溃疡性结肠炎和克罗恩病患者端粒结合蛋白TRF1和TRF2及RAP1 mRNA表达的变化

Altered mRNA Expression of Telomere Binding Proteins(TRF1,TRF2 and RAP1) in Ulcerative Colitis and Crohn′s Disease

目的观察溃疡性结肠炎和克罗恩病患者端粒结合蛋白TRF1、TRF2、RAP1 mRNA的表达,并分析其与疾病的关系。方法选取34例炎性肠炎患者(溃疡性结肠炎18例,克罗恩病16例)和14例健康志愿者(正常对照组)为研究对象,抽取肘静脉血20 m l,分离外周血单核细胞,并经植物血细胞凝集素激活后纯化为激活T淋巴细胞(CD2+5T淋巴细胞)。用RT-PCR法测定受试者外周血单核细胞和激活T淋巴细胞TRF1、TRF2、RAP1 mRNA的表达。结果溃疡性结肠炎组和克罗恩病组患者外周血单核细胞TRF1 mRNA表达水平及激活T淋巴细胞TRF2 mRNA表达水平均较正常对照组显著降低,差异有统计学意义(P<0.05);溃疡性结肠炎组患者激活T淋巴细胞RAP1 mRNA表达水平显著低于正常对照组,差异亦有统计学意义(P<0.01),但是克罗恩病组患者激活T淋巴细胞RAP1 mRNA表达水平与正常对照组比较差异无统计学意义(P>0.05);另外,溃疡性结肠炎患者外周血单核细胞TRF1 mRNA表达水平较克罗恩病组显著增加,差异有统计学意义(P<0.01)。结论感染性肠炎患者外周血T淋巴细胞TRF2和RAP1mRNA表达下调,表明端粒结合蛋白在端粒调节中起到一定作用,炎性肠病促进了患者端粒融合和染色体异常。此结果也表明端粒脱帽的系统性进程可能作为癌症风险相关的炎性肠病的生物标志。

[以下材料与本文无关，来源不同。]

`src/rtl/note_key_select.sv`:
```
// note_key_select
//   Converts eight raw piano-key buttons into the one-hot note enables that
//   drive the per-note tone generators (bit 0 = C ... bit 7 = C2).
//   Each key is synchronised (two flops) and debounced. A small FSM then
//   selects one active note with last-pressed priority. After the last key
//   is let go, the note is held for a release tail so that short taps
//   remain audible.
//
// Ports
//   clk        in   system clock, rising edge
//   reset      in   asynchronous active-high reset
//   keys_raw   in   raw button levels, active-high, asynchronous to clk
//   keys_db    out  debounced key levels (registered)
//   note_en    out  one-hot note enable; all-zero when silent
//   note_idx   out  index of the active note, valid when note_valid=1
//   note_valid out  high when any note_en bit is set
module note_key_select #(
    parameter int NUM_KEYS        = 8,
    parameter int DEBOUNCE_CYCLES = 250000,
    parameter int RELEASE_CYCLES  = 2500000,
    parameter int CNT_W           = 22
) (
    input  logic                clk,
    input  logic                reset,
    input  logic [NUM_KEYS-1:0] keys_raw,
    output logic [NUM_KEYS-1:0] keys_db,
    output logic [NUM_KEYS-1:0] note_en,
    output logic [2:0]          note_idx,
    output logic                note_valid
);

    typedef enum logic [1:0] {
        IDLE    = 2'd0,
        PLAY    = 2'd1,
        SUSTAIN = 2'd2
    } state_t;

    // ------------------------------------------------------------------
    // Two-stage synchroniser
    // ------------------------------------------------------------------
    logic [NUM_KEYS-1:0] sync1_q;
    logic [NUM_KEYS-1:0] sync2_q;

    always_ff @(posedge clk or posedge reset) begin
        if (reset) begin
            sync1_q <= '0;
            sync2_q <= '0;
        end else begin
            sync1_q <= keys_raw;
            sync2_q <= sync1_q;
        end
    end

    // ------------------------------------------------------------------
    // Per-key debouncer
    // The counter only runs while the synchronised level disagrees with the
    // accepted level. Any agreeing cycle restarts it, so a glitch must last
    // a full DEBOUNCE_CYCLES before it can flip keys_db.
    // ------------------------------------------------------------------
    logic [NUM_KEYS-1:0] db_q;

    for (genvar gi = 0; gi < NUM_KEYS; gi++) begin : g_debounce
        logic [CNT_W-1:0] cnt_q;
        logic [CNT_W-1:0] cnt_d;
        logic             key_q;
        logic             key_d;

        always_comb begin
            cnt_d = '0;
            key_d = key_q;
            if (sync2_q[gi] != key_q) begin
                if (cnt_q == CNT_W'(DEBOUNCE_CYCLES - 1)) begin
                    key_d = ~key_q;
                    cnt_d = '0;
                end else begin
                    cnt_d = cnt_q + 1'b1;
                end
            end
        end

        always_ff @(posedge clk or posedge reset) begin
            if (reset) begin
                cnt_q <= '0;
                key_q <= 1'b0;
            end else begin
                cnt_q <= cnt_d;
                key_q <= key_d;
            end
        end

        assign db_q[gi] = key_q;
    end

    assign keys_db = db_q;

    // ------------------------------------------------------------------
    // Registered press / release edge detectors
    // ------------------------------------------------------------------
    logic [NUM_KEYS-1:0] db_prev_q;
    logic [NUM_KEYS-1:0] press_q;
    logic [NUM_KEYS-1:0] release_q;

    always_ff @(posedge clk or posedge reset) begin
        if (reset) begin
            db_prev_q <= '0;
            press_q   <= '0;
            release_q <= '0;
        end else begin
            db_prev_q <= db_q;
            press_q   <= db_q & ~db_prev_q;
            release_q <= ~db_q & db_prev_q;
        end
    end

    // Highest set bit wins; used both for simultaneous presses and for
    // falling back to a still-held key.
    function automatic logic [2:0] hi_idx(input logic [NUM_KEYS-1:0] v);
        logic [2:0] r;
        r = '0;
        for (int i = 0; i < NUM_KEYS; i++) begin
            if (v[i]) r = 3'(i);
        end
        return r;
    endfunction

    // ------------------------------------------------------------------
    // Note selection FSM
    // ------------------------------------------------------------------
    state_t              state_q;
    state_t              state_d;
    logic [2:0]          idx_q;
    logic [2:0]          idx_d;
    logic [CNT_W-1:0]    rel_cnt_q;
    logic [CNT_W-1:0]    rel_cnt_d;
    logic [NUM_KEYS-1:0] en_q;
    logic [NUM_KEYS-1:0] en_d;
    logic                valid_q;
    logic                valid_d;

    always_comb begin
        state_d   = state_q;
        idx_d     = idx_q;
        rel_cnt_d = rel_cnt_q;

        case (state_q)
            IDLE: begin
                if (|press_q) begin
                    state_d = PLAY;
                    idx_d   = hi_idx(press_q);
                end
            end
            PLAY: begin
                // A new press takes priority over a simultaneous release
                // of the active key.
                if (|press_q) begin
                    idx_d = hi_idx(press_q);
                end else if (release_q[idx_q]) begin
                    if (|db_q) begin
                        idx_d = hi_idx(db_q);
                    end else begin
                        state_d   = SUSTAIN;
                        rel_cnt_d = '0;
                    end
                end
            end
            SUSTAIN: begin
                if (|press_q) begin
                    state_d = PLAY;
                    idx_d   = hi_idx(press_q);
                end else if (rel_cnt_q == CNT_W'(RELEASE_CYCLES - 1)) begin
                    state_d = IDLE;
                end else begin
                    rel_cnt_d = rel_cnt_q + 1'b1;
                end
            end
            default: begin
                state_d = IDLE;
            end
        endcase

        // Outputs are derived from the next state so that note_en, note_idx
        // and note_valid all update on the same edge and a note switch
        // never passes through a silent or multi-hot value.
        en_d    = '0;
        valid_d = 1'b0;
        if (state_d != IDLE) begin
            en_d[idx_d] = 1'b1;
            valid_d     = 1'b1;
        end
    end

    always_ff @(posedge clk or posedge reset) begin
        if (reset) begin
            state_q   <= IDLE;
            idx_q     <= '0;
            rel_cnt_q <= '0;
            en_q      <= '0;
            valid_q   <= 1'b0;
        end else begin
            state_q   <= state_d;
            idx_q     <= idx_d;
            rel_cnt_q <= rel_cnt_d;
            en_q      <= en_d;
            valid_q   <= valid_d;
        end
    end

    assign note_en    = en_q;
    assign note_idx   = idx_q;
    assign note_valid = valid_q;

endmodule

```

Objective To observe mRNA expression in telomere binding proteins （TRF1, TRF2 and RAPI ） in ulcerative colitis （UC） and Crohn＇s disease （CD） and analyze the relationship. Methods Peripheral blood mononuclear cells （PBMC） obtained from 34 IBD patients （ 18 ulcerative colitis and Crohn＇s disease） and 14 controls were activated by phytohaemagglutinin and purified to yield activated （ CD25 ） T lymphoeytes. TRF1, TRF2 and RAP1 mRNA expression in PBMC and activated T lymphocytes was measured by RT- PCR. Results TRF1 mRNA levels in PBMC and TRF2 mRNA levels in T lymphocytes were significantly reduced in both UC and CD subjects compared with the control group （P 〈 0. 05）. Levels of RAP1 mRNA in T lymphocytes were significantly lower in UC subjects compared with the control group （P 〈0. 01 ） , but not in CD subjects （P 〉 0. 05）. Levels of TRF1 mRNA in PBMC of UC subjects were significantly increased compared with CD subjects （P 〈 0. 01 ）. Conclusion The down regulation of TRF2 and RAP1 mRNA expression in CD25 T - lymphoeytes in IBD suggests that these telomere binding proteins play a role in telomere regulation and may contribute to the telomeric fusions and chromosomal abnormalities observed in UC. These findings may also indicate a systemic process of telomere uncapping which could represent a biomarker for IBD associated cancer risk.